Acme Portable HoleAt FreshBooks, Internet access is pretty critical to day-to-day operations. In fact, there’s basically nothing we do that doesn’t require it. But we’re not big enough and don’t transfer enough to bother with, say, an E10 or multiple T1s. So we’re on Bell business ADSL, which with a bit of traffic shaping is fast enough.

But a single ADSL link is a little bit fragile. If it’s down for a day, that’s a day without access to our servers at Rackspace, our tech support email, our marketing reports, everything. Everyone might as well go home save for one person to answer the phones, not that that person can do much when people call.

So in case the DSL line goes down, we’ve got a backup connection using Rogers’ WiMax? network which they call “Portable Internet“. It’s portable in the sense of the old “portable computers”, in that the router/radio we have is a wall-powered RSU that acts as an Ethernet bridge; there’s also a PC card? version which would provide a real mobile everywhere-in-the-city network.

Unfortunately it’s a bit slow, especially for the price: $49.95/mo gets you 1.5Mbps down and 256kbps up, or $24.95/mo for 256kbps down and 64kbps (!?) up. I’m not quite sure why it’s as slow as it is, since the real-world maximums for WiMax are in the 10Mbps range, but speed tests confirm that it’s right where they say it is.

But it works! I wanted to have some idea of how it worked before we needed to use it, so I brought the RSU home tonight, and I’m connected to it now. In the window I get five bars of signal, although five feet inside our plaster walls that’s down to one or two bars, although a weak signal seems to affect latency more than speed. And it couldn’t be much easier — plug the laptop into the RSU’s ethernet jack and it grabs a DHCP lease and it’s online.

The speed will make it a bit painful if we ever have to rely on it to get the office connected, but it’ll be a lot less painful than falling off the net completely, and a lot more straightforward than provisioning some sort of permanent redundancy to our little office. (And with a new box arriving early next week to be put to use as a Linux-based firewall and router, I think I might look into automating failover, too. Incidentally, on that subject, I’m torn between trying IPCop and just going with a straight CentOS install and managing iptables and so on by hand. Thoughts?)

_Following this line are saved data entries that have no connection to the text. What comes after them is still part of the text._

`config.mk`:
```
export PLATFORM = sky130hd
export DESIGN_NAME = instr_fetch_unit
export DESIGN_NICKNAME = d
export VERILOG_FILES = /design/src/rtl/instr_fetch_unit.sv
export SDC_FILE = /design/constraint.sdc
export NUM_CORES = 1
export LEC_CHECK = 0
export BUFFER_PORTS_ARGS = -buffer_cell sky130_fd_sc_hd__buf_4
export CAP_MARGIN = 30
export CORE_ASPECT_RATIO = 0.5
export CORE_MARGIN = 4
export CORE_UTILIZATION = 40
export CTS_CLUSTER_DIAMETER = 50
export DETAILED_ROUTE_END_ITERATION = 10
export PLACE_DENSITY_LB_ADDON = 0.15
export SYNTH_ARGS = -nofsm -noshare
export SYNTH_HDL_FRONTEND = slang
export SYNTH_SLANG_ARGS = --single-unit
```
`constraint.sdc`:
```
create_clock -name clk -period 1.9 [get_ports clk]
set_input_delay 0.475 -clock clk [delete_from_list [all_inputs] [get_ports clk]]
set_output_delay 0.475 -clock clk [all_outputs]
set_load 0.05 [all_outputs]
```
`src/rtl/instr_fetch_unit.sv`:
```
// Instruction fetch: owns the PC, reads the instruction memory each cycle
// and queues {pc, instr} in a 2-entry prefetch buffer for decode.
module instr_fetch_unit #(
    parameter int          BITS     = 32,
    parameter int          ADDR_W   = 5,
    parameter logic [31:0] RESET_PC = 32'h0000_0000
) (
    input  logic              clk,
    input  logic              rst_n,
    output logic [ADDR_W-1:0] imem_endr,
    input  logic [BITS-1:0]   imem_dout,
    input  logic              redirect_valid,
    input  logic [31:0]       redirect_pc,
    output logic              out_valid,
    input  logic              out_ready,
    output logic [BITS-1:0]   out_instr,
    output logic [31:0]       out_pc
);

    localparam logic [31:0] PC_MASK = 32'hFFFF_FFFC;

    logic [31:0]     pc;
    logic [31:0]     pc_next;
    logic [1:0]      count;
    logic [1:0]      count_next;
    logic [BITS-1:0] head_instr;
    logic [BITS-1:0] head_instr_next;
    logic [31:0]     head_pc;
    logic [31:0]     head_pc_next;
    logic [BITS-1:0] tail_instr;
    logic [BITS-1:0] tail_instr_next;
    logic [31:0]     tail_pc;
    logic [31:0]     tail_pc_next;
    logic            pop;
    logic            push;

    // Memory address comes straight from the register: no handshake path.
    assign imem_endr = pc[ADDR_W+1:2];

    assign out_valid = (count != 2'd0);
    assign out_instr = head_instr;
    assign out_pc    = head_pc;

    assign pop  = out_valid & out_ready;
    assign push = !redirect_valid & ((count != 2'd2) | pop);

    always_comb begin
        pc_next         = pc;
        count_next      = count;
        head_instr_next = head_instr;
        head_pc_next    = head_pc;
        tail_instr_next = tail_instr;
        tail_pc_next    = tail_pc;
        if (redirect_valid) begin
            // Flush; head registers keep their last contents.
            count_next = 2'd0;
            pc_next    = redirect_pc & PC_MASK;
        end else begin
            if (push) begin
                pc_next = pc + 32'd4;
            end
            unique case (count)
                2'd0: begin
                    if (push) begin
                        head_instr_next = imem_dout;
                        head_pc_next    = pc;
                        count_next      = 2'd1;
                    end
                end
                2'd1: begin
                    if (push && pop) begin
                        head_instr_next = imem_dout;
                        head_pc_next    = pc;
                    end else if (push) begin
                        tail_instr_next = imem_dout;
                        tail_pc_next    = pc;
                        count_next      = 2'd2;
                    end else if (pop) begin
                        count_next = 2'd0;
                    end
                end
                2'd2: begin
                    // At count 2 a pop always comes with a push.
                    if (pop) begin
                        head_instr_next = tail_instr;
                        head_pc_next    = tail_pc;
                        tail_instr_next = imem_dout;
                        tail_pc_next    = pc;
                    end
                end
                default: begin
                    count_next = 2'd0;
                end
            endcase
        end
    end

    always_ff @(posedge clk or negedge rst_n) begin
        if (!rst_n) begin
            pc         <= RESET_PC & PC_MASK;
            count      <= 2'd0;
            head_instr <= '0;
            head_pc    <= '0;
            tail_instr <= '0;
            tail_pc    <= '0;
        end else begin
            pc         <= pc_next;
            count      <= count_next;
            head_instr <= head_instr_next;
            head_pc    <= head_pc_next;
            tail_instr <= tail_instr_next;
            tail_pc    <= tail_pc_next;
        end
    end

endmodule

```
==> out/results.ini <==
[place]
dp.cells=977
place.gp.congestion=0.774
dpl_cell_area_mm2=0.00849
port_buffers=133
hpwl_um=10900

[sta]
tns_ns=0
rsz0062_at_grt=no
fin_crit_sh_pct=95.9
fin_skew_ns=0.0106
max_slew.worst_pin.slew_ns=0.582
setup_viol=0
drv_slew=0
finalHoldViolations=0
post-route-min-period_ns=1.82
fmax_mhz=549
slew_headroom_pct=61.2

[floorplan]
core_area_mm2=0.0168
die_y_um=102
die-area_mm2=0.0199
rows=33
initial_core_util_pct=41.9
chipWidth_um=196
io_pins=138

[clock_tree]
htreeDepth=4
clock_latency_ns=0.42
clock_path_buffers=2
cts_sinks=156
clk_pin_slew_ns=0.06
cts-root-buf=clkbuf_16
numCtsBuffers=17
cts_tree=yes

[synthesis]
yosysUniqueCellTypes=42
synth-edff-count=0
synth_seq_cells=156
syn_inst=626
synth-seq-area-share_pct=55.4
synth_area_mm2=0.00705
ys.flop_type=dfrtp_1
ys_top_cells_by_area=dfrtp_1 (55%), mux2_2 (9.1%), mux2i_1 (8.5%)
yosys_warnings=0
synthArstFlopShare_pct=100
avgSynthCellArea_um2=11.3
synth_top_area_share_pct=55.4
synth_top_cell_by_area=dfrtp_1

[routing]
dr_wl_met3_um=689
wl_met1_um=8070
wl_um=16400
wl_met2_um=7520
vias_per_cell=5.11
avgRoutedWirePerCell_um=16.3
top_layer=met4
detail-route-antenna-nets=0
via_count=5160
firstDrtPassIters=4
drt-initial-drc-count=192
drc=0

[worst_setup_path]
rrSetupSlack_ns=0.10
crit_top_cell=buf_4
cp.required_ns=1.42
crit_chain=buf_4 -> nor2_4 -> inv_1 -> buf_4
worst_setup_path_start_kind=flip-flop
crit_path_end=out_valid
slowest_stage=dfrtp_1
critPathMaxStageDelay_ns=0.37
worstSetupPathType=flip-flop to output pin
critical_path.max_fanout=6
r2r_cells=6
end_kind=output pin
crit_path_start=count[1]
arrival_ns=1.35
timing.rr.end=tail_instr[12]
rr_startpoint=count[0]

[min_path]
hold_start=redirect_pc[17]
hp-class=input port to flip-flop

[layout]
fin_area_mm2=0.00912
final_cells=1010
diodes=0
drive_gt1_share_pct=34.6
fin_nets=840
area_growth_pct=29.4
final_cell_mix=buf_4 (162), dfrtp_1 (156), nand2_1 (88)
final_common_cell=buf_4

[power]
ir_worst_vdd_v=0.000663
p_total_uw=10600
p_per_area_mw_per_mm2=1170
leakage_uw=0.00420

[global_routing]
globalRouteOverflowTotal=0
grt_pass1_wl_um=27000
grt_pass1_vias=5295
antenna_found_initial=0
grt_use_total_pct=16.8
grt_max_degree=65

[job]
cap_violations=0

[outcome]
status=completed

-- how the worst min path moves through the flow --
stage            endpoint  slack, ns  depth (start not counted)
6_report           pc[17]       0.27                          3
5_1_grt            pc[11]       0.26                          3
4_1_cts            pc[17]       0.25                          3
3_5_place_dp   out_pc[19]       0.41                          1
3_3_place_gp   out_pc[25]       0.41                          1
2_1_floorplan    count[0]       0.18                          0
-- state kept, by name, indices dropped and copies added, names as in the netlist --
register	count
out_pc	30
out_instr	32
tail_instr	32
tail_pc	30
pc	30
count	2
-- layout make-up --
cell class / instances / area [um2]
fill: 1508 / 7680
sequential: 156 / 3900
multi-input combinational: 418 / 2920
timing repair buffer: 172 / 1400
clock buffer: 18 / 429
tap: 227 / 284
clock inverter: 13 / 169
inverter: 6 / 22.5
-- power breakdown --
part	leakage [uW]	switching [uW]	internal [uW]
logic	0.00204	1640	1070
registers	0.00187	401	4050
clock network	0.000279	1400	2070
-- repair_timing --
action | 4_1_cts | 5_1_grt
hold endpoints to repair | 30 | 0
cloned | 0 | 1
setup buffers | 0 | 0
setup endpoints to repair | 1 | 9
resized for setup | 2 | 4
hold buffers | 1 | 0
pin swaps | 0 | 1
-- critical path: cells and delay by family, from the launching register on --
kind          cells  cell delay [ns]
buf+inv           3             0.43
flops             1             0.37
simple gates      1             0.14
-- routing by layer --
layer  up-vias  GRT usage, %
met4         0          4.66
met1      2552          23.4
met5         -             0
met3        10          3.69
met2        92          26.8
li1       2506             -
-- cell families (layout without fill, tap and decap cells) --
group	after synthesis	in the layout	share of synthesized area (%)
other	1	2	0.0532
buffers and inverters	54	209	4.08
AOI/OAI and AO/OA	114	114	9.12
muxes	122	122	18.4
adders and majority gates	1	1	0.177
xor gates and xnor gates	8	8	0.994
DFF	156	156	55.4
and+or+nand+nor	170	171	11.8
-- cells in the mapped netlist, types with 3 or more instances --
library cell  instances
and3_1                3
nand2_1              88
mux2_2               57
or3_1                 3
and2_1                3
and4_1                3
buf_2                10
mux2i_1              60
nand4_1               6
buf_4                15
or4_1                17
o211ai_1              8
nor2_1               18
mux2_1                5
dfrtp_1             156
a21oi_1               5
a31oi_1              12
o21ai_0              73
xor2_1                6
nand3_1              19
o31ai_1              10
nor2b_1               3
inv_1                 5
clkbuf_1             19
-- per-stage QoR --
step           hold WS, ns  utilization [%]  worst slack (ns)
2_1_floorplan        0.179                -             0.197
3_3_place_gp         0.407             50.5           -0.0117
3_5_place_dp         0.413             50.5           -0.0845
4_1_cts              0.249             54.2          -0.00686
5_1_grt              0.261             54.3           0.00161
6_report             0.265             54.3            0.0770
(Power assumes the default switching activity.)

2 responses to “Rogers Portable Internet”

  1. I’ve been thinking through the same sort of thing. Until now, I’ve been using IPTables and a script or two stolen from LARTC to handle traffic shaping and other related tasks on our public wireless network. I discussed things with a few friends, and decided that IPCop made a lot of sense. Redundancy is will soon be an option in Vanuatu, and being able to fail over gracefully was a big part of the discussion.

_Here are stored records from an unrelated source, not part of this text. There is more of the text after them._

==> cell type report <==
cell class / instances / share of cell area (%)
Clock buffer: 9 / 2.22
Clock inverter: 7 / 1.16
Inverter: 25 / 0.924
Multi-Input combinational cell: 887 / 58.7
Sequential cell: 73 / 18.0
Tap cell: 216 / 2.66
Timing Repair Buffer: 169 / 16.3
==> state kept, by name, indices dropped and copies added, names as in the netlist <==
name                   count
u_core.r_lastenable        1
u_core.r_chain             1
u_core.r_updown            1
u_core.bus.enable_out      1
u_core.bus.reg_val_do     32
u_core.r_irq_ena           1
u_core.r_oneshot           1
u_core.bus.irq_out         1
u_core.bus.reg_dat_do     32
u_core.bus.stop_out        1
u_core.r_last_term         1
[src/rtl/pipeline_controller.sv]
// pipeline_controller
//   Run/step/halt sequencer and load-use/branch hazard controller for the
//   5-stage MIPS pipeline. It decides each cycle whether the pipeline
//   advances, stalls, squashes wrong-path work, or drains and freezes after
//   a HALT reaches EX/MEM. It also counts enabled cycles for the debug unit.
//
// Ports
//   clk, reset            clock; asynchronous active-low reset
//   run_req/step_req      enter continuous run / advance exactly one cycle
//   stop_req              leave continuous run
//   clear_req             leave HALTED and clear the cycle counter
//   halt_flag_e           HALT present in the EX/MEM register
//   branch_taken          taken branch/jump resolved this cycle
//   id_ex_mem_read/_rt    load in ID/EX and its destination register
//   if_id_rs/_rt          source registers of the instruction in ID
//   pipe_enable           global advance of all pipeline registers
//   pc_write/if_id_write  PC and IF/ID update enables
//   bubble_id_ex          zero the control buses into ID/EX
//   flush                 squash IF/ID, ID/EX and execute outputs
//   halted/busy           in HALTED / in RUN, STEP or DRAIN
//   cycle_count           enabled cycles since the last clear
module pipeline_controller #(
    parameter int unsigned NB           = 5,
    parameter int unsigned CW           = 32,
    parameter int unsigned DRAIN_CYCLES = 2
) (
    input  logic          clk,
    input  logic          reset,
    input  logic          run_req,
    input  logic          step_req,
    input  logic          stop_req,
    input  logic          clear_req,
    input  logic          halt_flag_e,
    input  logic          branch_taken,
    input  logic          id_ex_mem_read,
    input  logic [NB-1:0] id_ex_rt,
    input  logic [NB-1:0] if_id_rs,
    input  logic [NB-1:0] if_id_rt,
    output logic          pipe_enable,
    output logic          pc_write,
    output logic          if_id_write,
    output logic          bubble_id_ex,
    output logic          flush,
    output logic          halted,
    output logic          busy,
    output logic [CW-1:0] cycle_count
);

    localparam int unsigned  DW         = (DRAIN_CYCLES > 1) ? $clog2(DRAIN_CYCLES) : 1;
    localparam logic [DW-1:0] DRAIN_LOAD = DW'(DRAIN_CYCLES - 1);

    typedef enum logic [2:0] {
        IDLE,
        RUN,
        STEP,
        DRAIN,
        HALTED
    } state_t;

    state_t        state_q, state_d;
    logic [DW-1:0] drain_q, drain_d;
    logic [CW-1:0] count_q, count_d;
    logic          pipe_enable_q;
    logic          halted_q;
    logic          busy_q;

    logic          hazard;
    logic          halt_squash;

    // Next-state and counter logic
    always_comb begin
        state_d = state_q;
        drain_d = drain_q;
        count_d = count_q;

        if (pipe_enable_q) begin
            count_d = count_q + 1'b1;
        end

        unique case (state_q)
            IDLE: begin
                if (run_req) begin
                    state_d = RUN;
                end else if (step_req) begin
                    state_d = STEP;
                end
            end
            RUN: begin
                if (halt_flag_e) begin
                    state_d = DRAIN;
                    drain_d = DRAIN_LOAD;
                end else if (stop_req) begin
                    state_d = IDLE;
                end
            end
            STEP: begin
                if (halt_flag_e) begin
                    state_d = DRAIN;
                    drain_d = DRAIN_LOAD;
                end else begin
                    state_d = IDLE;
                end
            end
            DRAIN: begin
                if (drain_q == '0) begin
                    state_d = HALTED;
                end else begin
                    drain_d = drain_q - 1'b1;
                end
            end
            HALTED: begin
                if (clear_req) begin
                    state_d = IDLE;
                    count_d = '0;
                end
            end
            default: begin
                state_d = IDLE;
            end
        endcase
    end

    // State register; status outputs are registered from the next state so
    // they stay glitch-free Moore outputs aligned with the state.
    always_ff @(posedge clk or negedge reset) begin
        if (!reset) begin
            state_q       <= IDLE;
            drain_q       <= '0;
            count_q       <= '0;
            pipe_enable_q <= 1'b0;
            halted_q      <= 1'b0;
            busy_q        <= 1'b0;
        end else begin
            state_q       <= state_d;
            drain_q       <= drain_d;
            count_q       <= count_d;
            pipe_enable_q <= (state_d == RUN) || (state_d == STEP) || (state_d == DRAIN);
            halted_q      <= (state_d == HALTED);
            busy_q        <= (state_d == RUN) || (state_d == STEP) || (state_d == DRAIN);
        end
    end

    // Load-use hazard: register 0 never carries a real dependency
    assign hazard = id_ex_mem_read && (id_ex_rt != '0) &&
                    ((id_ex_rt == if_id_rs) || (id_ex_rt == if_id_rt));

    // Everything younger than the HALT is squashed, from the cycle the HALT
    // is first seen until the drain completes.
    assign halt_squash = (state_q == DRAIN) ||
                         (halt_flag_e && ((state_q == RUN) || (state_q == STEP)));

    // Same-cycle hazard/branch controls, gated by the pipeline enable
    always_comb begin
        pc_write     = 1'b0;
        if_id_write  = 1'b0;
        bubble_id_ex = 1'b0;
        flush        = 1'b0;
        if (pipe_enable_q) begin
            if (halt_squash) begin
                flush = 1'b1;
            end else if (branch_taken) begin
                flush       = 1'b1;
                pc_write    = 1'b1;
                if_id_write = 1'b1;
            end else if (hazard) begin
                bubble_id_ex = 1'b1;
            end else begin
                pc_write    = 1'b1;
                if_id_write = 1'b1;
            end
        end
    end

    assign pipe_enable = pipe_enable_q;
    assign halted      = halted_q;
    assign busy        = busy_q;
    assign cycle_count = count_q;

endmodule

    IPCop gets you a bunch of useful things, and underneath it you have a proper Linux-based OS, so in effect, you get to tick a third box: IPCop and Linux (though not CentOS per se).

  2. Also, you might want to check whether the diminished signal is causing packet loss. I face a lot of it on our public wireless network, and it often results in incomplete TCP sessions that manifest themselves as half-downloaded pages, etc.